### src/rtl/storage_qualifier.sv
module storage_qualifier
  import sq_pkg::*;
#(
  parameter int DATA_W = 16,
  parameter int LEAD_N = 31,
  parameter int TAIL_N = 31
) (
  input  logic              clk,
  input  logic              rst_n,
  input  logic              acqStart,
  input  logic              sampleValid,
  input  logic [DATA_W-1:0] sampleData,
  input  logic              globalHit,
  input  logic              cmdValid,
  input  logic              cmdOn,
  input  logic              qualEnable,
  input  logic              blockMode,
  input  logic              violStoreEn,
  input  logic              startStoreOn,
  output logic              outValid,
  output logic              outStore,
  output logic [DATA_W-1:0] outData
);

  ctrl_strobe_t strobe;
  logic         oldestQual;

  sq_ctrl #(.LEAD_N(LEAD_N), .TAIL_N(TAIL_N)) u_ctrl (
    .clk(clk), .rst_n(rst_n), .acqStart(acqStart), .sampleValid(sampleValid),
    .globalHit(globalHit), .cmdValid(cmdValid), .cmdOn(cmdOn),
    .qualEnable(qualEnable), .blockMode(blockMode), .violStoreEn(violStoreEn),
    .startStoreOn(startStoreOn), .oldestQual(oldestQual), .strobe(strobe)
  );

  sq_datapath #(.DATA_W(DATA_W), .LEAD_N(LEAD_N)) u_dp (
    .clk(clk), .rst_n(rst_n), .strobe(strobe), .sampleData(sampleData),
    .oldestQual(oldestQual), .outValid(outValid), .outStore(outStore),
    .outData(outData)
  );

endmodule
########
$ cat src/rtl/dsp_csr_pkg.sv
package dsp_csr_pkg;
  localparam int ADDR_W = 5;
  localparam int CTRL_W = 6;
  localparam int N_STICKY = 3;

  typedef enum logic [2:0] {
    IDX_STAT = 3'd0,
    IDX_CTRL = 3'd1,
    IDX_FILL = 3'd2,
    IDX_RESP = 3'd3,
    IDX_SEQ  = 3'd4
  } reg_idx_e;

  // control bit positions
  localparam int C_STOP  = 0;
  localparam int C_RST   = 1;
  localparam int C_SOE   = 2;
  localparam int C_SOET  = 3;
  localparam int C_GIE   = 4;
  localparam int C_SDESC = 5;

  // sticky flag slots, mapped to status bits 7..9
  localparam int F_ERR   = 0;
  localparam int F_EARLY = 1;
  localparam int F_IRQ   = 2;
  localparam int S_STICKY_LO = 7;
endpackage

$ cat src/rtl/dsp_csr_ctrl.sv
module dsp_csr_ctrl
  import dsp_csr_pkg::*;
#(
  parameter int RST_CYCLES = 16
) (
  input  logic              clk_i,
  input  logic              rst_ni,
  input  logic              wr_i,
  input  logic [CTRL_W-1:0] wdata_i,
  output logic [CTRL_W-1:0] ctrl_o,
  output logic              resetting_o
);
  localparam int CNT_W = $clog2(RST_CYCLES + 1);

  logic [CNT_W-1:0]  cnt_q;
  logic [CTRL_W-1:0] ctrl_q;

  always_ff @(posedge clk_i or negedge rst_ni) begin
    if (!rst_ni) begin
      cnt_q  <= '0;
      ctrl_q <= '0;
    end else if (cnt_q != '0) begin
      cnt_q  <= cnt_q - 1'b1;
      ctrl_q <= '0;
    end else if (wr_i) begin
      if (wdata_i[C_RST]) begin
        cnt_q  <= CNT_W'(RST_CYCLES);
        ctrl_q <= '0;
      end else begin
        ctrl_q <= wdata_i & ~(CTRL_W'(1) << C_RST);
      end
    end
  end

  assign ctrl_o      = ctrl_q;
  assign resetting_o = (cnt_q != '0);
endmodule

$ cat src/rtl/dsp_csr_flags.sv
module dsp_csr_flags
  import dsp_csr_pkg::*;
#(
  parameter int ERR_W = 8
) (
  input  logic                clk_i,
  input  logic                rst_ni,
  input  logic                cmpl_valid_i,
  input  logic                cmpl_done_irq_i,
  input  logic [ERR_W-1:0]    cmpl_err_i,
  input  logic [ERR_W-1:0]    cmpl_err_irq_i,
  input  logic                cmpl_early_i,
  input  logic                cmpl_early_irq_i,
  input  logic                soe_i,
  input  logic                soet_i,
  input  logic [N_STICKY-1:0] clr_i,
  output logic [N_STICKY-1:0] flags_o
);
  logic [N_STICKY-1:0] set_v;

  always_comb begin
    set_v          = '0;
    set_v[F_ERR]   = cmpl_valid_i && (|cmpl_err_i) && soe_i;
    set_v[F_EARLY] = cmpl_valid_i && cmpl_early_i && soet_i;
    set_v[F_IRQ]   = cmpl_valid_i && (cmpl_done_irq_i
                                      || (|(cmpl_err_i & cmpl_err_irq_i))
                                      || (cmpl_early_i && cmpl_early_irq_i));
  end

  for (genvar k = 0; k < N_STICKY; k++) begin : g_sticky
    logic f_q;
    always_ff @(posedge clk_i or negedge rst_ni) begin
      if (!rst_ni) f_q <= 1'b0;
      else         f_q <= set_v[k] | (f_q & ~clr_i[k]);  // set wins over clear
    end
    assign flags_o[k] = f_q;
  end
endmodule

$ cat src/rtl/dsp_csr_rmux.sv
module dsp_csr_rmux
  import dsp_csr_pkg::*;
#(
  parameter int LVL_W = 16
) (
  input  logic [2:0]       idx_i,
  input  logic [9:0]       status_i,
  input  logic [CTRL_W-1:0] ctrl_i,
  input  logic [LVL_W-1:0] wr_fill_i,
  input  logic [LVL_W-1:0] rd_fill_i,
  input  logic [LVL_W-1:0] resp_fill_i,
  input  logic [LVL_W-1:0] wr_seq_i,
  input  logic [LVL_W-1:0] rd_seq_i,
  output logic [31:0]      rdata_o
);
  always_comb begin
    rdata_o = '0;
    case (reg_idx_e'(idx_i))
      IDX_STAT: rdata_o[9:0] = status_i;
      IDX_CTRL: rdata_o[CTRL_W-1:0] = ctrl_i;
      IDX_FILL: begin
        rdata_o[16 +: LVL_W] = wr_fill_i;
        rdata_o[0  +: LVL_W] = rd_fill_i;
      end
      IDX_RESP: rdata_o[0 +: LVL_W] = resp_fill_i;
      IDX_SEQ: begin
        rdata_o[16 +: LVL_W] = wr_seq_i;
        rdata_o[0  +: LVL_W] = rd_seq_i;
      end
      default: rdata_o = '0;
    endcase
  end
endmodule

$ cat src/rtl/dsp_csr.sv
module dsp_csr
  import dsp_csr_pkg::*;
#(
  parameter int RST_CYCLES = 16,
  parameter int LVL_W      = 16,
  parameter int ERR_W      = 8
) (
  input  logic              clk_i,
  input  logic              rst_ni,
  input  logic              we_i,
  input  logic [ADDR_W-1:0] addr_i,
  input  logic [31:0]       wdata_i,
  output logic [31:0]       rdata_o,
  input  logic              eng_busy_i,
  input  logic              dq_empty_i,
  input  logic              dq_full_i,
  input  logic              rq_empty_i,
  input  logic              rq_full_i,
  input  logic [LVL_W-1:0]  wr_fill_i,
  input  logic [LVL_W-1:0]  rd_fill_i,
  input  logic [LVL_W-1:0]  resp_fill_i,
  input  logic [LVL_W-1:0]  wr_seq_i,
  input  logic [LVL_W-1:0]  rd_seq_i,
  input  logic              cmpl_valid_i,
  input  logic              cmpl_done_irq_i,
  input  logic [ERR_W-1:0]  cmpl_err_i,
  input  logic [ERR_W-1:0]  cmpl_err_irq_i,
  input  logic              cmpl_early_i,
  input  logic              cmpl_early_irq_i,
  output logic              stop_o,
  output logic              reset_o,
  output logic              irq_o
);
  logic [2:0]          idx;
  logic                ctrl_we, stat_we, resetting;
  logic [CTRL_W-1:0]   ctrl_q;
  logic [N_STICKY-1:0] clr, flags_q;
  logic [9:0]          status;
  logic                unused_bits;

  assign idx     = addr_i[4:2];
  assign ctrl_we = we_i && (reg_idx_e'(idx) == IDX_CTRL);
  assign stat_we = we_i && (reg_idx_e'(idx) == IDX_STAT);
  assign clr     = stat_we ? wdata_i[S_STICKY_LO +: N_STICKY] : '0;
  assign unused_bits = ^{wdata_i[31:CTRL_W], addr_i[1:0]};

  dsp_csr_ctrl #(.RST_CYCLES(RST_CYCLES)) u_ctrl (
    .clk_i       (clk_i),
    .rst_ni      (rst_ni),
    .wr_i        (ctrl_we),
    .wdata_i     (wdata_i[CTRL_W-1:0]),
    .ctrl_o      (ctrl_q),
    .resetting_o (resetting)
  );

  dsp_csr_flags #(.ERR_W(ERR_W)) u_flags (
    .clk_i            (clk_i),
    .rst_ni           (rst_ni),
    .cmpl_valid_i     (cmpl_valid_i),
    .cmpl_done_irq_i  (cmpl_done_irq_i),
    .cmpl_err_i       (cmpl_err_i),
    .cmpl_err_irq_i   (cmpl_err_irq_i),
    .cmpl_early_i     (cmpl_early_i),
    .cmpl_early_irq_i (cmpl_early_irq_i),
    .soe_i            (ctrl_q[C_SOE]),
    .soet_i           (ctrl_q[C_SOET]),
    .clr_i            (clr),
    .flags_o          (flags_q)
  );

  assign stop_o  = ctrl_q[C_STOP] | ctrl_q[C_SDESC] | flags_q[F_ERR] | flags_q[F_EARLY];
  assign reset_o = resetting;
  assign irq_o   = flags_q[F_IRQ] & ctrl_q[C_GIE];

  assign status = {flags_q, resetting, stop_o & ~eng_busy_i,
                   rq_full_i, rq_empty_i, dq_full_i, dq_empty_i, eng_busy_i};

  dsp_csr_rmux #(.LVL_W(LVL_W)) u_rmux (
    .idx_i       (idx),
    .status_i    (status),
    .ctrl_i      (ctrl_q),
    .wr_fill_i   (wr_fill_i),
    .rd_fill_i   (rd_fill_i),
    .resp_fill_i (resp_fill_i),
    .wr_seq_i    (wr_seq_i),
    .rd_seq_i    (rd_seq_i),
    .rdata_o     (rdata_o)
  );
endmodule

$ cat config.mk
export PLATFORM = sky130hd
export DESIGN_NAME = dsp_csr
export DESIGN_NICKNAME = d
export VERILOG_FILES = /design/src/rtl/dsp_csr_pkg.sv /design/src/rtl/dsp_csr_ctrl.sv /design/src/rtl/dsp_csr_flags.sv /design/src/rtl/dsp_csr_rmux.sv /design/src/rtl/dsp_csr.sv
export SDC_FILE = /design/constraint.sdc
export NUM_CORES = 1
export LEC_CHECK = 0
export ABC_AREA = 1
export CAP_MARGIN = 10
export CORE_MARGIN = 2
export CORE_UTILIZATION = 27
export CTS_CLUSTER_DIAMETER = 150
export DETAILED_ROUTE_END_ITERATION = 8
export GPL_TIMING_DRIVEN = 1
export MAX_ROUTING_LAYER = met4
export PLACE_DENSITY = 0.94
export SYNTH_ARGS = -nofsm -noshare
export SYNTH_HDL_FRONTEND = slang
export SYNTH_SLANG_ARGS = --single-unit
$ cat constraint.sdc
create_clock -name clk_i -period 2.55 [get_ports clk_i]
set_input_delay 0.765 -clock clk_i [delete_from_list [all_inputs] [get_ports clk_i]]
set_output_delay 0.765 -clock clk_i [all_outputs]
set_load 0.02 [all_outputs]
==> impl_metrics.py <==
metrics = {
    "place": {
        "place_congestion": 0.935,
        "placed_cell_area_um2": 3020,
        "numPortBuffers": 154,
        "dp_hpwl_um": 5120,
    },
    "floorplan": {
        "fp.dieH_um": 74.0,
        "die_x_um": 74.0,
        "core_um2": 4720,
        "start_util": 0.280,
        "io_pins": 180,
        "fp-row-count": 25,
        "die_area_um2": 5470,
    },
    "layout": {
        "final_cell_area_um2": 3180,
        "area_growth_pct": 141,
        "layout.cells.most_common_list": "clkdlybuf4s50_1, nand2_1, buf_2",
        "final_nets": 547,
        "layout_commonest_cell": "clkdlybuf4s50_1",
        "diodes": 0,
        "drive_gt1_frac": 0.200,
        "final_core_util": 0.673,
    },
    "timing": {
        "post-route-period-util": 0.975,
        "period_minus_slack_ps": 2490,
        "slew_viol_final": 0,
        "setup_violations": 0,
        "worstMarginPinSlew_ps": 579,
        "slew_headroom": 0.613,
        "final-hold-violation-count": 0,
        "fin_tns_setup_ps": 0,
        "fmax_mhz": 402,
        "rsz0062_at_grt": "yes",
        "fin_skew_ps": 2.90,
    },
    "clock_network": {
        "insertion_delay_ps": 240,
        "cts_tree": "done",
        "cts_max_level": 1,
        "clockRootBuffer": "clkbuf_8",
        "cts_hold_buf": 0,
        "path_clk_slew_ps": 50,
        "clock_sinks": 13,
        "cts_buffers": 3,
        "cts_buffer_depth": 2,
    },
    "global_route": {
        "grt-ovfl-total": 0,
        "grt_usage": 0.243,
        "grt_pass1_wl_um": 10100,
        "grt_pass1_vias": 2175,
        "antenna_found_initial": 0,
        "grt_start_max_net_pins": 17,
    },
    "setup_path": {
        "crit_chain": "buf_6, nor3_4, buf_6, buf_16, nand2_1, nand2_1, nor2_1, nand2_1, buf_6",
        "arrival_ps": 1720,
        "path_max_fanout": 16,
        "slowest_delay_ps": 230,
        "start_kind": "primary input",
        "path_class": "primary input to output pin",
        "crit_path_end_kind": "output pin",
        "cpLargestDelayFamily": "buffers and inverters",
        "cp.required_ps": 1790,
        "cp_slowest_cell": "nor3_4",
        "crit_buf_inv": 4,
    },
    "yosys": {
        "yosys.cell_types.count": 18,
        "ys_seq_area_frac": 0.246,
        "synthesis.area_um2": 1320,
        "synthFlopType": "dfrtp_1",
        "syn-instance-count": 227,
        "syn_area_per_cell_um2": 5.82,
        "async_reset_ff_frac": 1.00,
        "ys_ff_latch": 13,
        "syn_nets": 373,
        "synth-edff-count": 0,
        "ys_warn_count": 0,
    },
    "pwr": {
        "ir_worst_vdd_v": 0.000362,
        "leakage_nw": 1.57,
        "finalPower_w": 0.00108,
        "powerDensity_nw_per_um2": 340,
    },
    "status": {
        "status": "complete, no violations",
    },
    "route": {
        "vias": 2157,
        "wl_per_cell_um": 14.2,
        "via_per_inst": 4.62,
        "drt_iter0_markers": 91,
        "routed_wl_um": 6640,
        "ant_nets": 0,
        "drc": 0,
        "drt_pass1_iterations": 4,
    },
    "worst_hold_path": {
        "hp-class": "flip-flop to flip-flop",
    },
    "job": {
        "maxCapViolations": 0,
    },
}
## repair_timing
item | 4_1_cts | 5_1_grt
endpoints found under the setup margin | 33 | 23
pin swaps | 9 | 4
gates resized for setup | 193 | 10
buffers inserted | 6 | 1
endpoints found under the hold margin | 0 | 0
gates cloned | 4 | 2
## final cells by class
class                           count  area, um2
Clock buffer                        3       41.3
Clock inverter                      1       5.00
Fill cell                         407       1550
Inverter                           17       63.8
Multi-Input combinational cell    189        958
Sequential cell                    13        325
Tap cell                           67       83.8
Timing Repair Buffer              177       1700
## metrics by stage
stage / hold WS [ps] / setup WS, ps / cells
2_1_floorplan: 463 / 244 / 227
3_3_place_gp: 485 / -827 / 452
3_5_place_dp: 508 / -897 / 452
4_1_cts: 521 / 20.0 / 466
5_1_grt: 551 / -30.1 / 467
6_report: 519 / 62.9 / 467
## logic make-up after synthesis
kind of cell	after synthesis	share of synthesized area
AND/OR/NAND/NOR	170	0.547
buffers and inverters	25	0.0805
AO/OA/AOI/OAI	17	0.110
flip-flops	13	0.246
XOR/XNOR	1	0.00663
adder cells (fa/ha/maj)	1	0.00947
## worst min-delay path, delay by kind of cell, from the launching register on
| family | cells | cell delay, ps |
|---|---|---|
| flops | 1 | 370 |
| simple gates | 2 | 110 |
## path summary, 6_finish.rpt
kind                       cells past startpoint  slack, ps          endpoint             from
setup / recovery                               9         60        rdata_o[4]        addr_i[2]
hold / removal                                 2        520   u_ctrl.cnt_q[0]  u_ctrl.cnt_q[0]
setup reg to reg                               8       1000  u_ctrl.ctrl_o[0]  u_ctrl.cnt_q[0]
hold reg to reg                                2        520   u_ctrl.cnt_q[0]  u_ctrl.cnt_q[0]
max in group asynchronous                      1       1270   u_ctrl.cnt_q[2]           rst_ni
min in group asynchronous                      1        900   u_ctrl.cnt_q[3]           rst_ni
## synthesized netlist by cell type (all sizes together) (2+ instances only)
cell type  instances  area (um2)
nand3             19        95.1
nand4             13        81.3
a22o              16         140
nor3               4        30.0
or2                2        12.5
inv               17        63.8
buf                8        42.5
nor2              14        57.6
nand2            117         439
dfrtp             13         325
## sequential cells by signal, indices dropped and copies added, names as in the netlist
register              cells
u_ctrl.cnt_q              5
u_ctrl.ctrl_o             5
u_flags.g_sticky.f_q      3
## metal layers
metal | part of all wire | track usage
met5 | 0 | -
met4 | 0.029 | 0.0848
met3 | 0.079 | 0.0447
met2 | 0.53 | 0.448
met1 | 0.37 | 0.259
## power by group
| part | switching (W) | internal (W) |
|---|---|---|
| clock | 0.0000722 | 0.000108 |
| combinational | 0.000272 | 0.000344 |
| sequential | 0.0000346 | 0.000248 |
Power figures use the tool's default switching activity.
########
__What is required__
Select and copy each line from the data that includes the word "parameter".

__Response area__
  parameter int DATA_W = 16,
  parameter int LEAD_N = 31,
  parameter int TAIL_N = 31
  parameter int RST_CYCLES = 16
  parameter int ERR_W = 8
  parameter int LVL_W = 16
  parameter int RST_CYCLES = 16,
  parameter int LVL_W      = 16,
  parameter int ERR_W      = 8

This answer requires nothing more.